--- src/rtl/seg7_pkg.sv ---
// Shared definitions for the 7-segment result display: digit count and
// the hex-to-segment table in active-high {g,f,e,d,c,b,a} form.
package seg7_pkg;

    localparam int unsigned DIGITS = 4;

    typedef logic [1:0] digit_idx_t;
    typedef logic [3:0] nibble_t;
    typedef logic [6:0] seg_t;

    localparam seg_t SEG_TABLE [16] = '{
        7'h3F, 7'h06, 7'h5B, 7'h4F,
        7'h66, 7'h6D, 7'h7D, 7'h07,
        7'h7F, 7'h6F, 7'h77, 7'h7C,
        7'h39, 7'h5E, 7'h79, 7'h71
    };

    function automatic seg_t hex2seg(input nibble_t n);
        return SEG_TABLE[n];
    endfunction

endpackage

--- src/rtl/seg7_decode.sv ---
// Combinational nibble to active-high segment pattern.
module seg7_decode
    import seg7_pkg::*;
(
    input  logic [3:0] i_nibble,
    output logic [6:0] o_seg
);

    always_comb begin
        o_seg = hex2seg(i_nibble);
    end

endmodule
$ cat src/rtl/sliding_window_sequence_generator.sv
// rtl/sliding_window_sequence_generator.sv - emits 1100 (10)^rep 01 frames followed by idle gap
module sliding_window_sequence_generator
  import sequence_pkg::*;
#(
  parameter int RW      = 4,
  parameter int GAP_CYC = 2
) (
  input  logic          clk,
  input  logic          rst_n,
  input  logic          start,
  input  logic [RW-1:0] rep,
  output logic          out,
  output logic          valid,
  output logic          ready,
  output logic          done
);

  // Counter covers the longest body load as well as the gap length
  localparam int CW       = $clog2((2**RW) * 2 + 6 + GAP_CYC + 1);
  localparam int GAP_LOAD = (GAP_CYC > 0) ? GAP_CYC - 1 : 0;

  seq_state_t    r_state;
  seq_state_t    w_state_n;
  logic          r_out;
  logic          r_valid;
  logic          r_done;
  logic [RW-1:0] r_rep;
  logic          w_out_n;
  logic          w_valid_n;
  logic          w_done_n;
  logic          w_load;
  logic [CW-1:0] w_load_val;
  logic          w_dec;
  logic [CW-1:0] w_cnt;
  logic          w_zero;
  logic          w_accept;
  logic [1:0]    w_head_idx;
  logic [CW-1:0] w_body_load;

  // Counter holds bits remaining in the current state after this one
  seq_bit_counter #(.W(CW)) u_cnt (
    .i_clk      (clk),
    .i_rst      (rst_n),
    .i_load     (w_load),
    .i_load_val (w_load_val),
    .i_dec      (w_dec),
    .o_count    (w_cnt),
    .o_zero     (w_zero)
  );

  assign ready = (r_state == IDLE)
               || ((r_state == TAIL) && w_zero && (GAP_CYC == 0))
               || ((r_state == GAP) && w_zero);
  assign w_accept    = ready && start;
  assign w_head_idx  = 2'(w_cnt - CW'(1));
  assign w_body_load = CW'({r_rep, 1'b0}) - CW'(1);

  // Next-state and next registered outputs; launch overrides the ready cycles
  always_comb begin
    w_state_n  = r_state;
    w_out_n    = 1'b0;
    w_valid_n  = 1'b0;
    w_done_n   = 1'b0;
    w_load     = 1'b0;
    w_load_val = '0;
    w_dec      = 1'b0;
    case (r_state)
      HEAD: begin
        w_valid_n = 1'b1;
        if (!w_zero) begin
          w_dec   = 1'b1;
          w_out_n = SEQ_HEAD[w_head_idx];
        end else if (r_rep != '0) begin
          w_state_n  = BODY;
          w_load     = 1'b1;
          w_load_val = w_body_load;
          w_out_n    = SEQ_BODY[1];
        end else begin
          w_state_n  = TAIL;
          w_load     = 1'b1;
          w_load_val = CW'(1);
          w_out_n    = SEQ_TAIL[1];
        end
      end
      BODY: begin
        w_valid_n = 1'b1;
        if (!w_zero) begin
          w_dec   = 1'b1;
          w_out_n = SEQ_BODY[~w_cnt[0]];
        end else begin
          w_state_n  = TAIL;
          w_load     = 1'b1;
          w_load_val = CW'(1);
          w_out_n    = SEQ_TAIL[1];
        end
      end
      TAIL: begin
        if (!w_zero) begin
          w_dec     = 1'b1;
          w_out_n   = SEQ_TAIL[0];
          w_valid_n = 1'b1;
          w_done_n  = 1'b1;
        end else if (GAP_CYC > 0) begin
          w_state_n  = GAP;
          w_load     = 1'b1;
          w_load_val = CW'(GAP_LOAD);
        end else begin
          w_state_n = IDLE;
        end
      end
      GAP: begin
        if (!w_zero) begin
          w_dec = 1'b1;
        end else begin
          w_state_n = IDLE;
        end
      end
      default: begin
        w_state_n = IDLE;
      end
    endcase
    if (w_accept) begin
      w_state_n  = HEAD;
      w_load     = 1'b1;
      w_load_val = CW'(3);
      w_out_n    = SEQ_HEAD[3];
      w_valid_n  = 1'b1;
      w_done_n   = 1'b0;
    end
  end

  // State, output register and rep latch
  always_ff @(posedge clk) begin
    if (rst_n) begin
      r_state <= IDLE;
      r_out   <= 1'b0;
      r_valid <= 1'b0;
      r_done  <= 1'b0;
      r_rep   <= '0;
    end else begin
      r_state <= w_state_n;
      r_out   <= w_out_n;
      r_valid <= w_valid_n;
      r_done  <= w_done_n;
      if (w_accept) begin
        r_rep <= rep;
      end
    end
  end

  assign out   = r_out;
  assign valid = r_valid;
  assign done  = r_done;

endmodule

------

**Work to be completed**
The answer should be a bare number: how many lines of the material above include "ready".

**Answer space**
4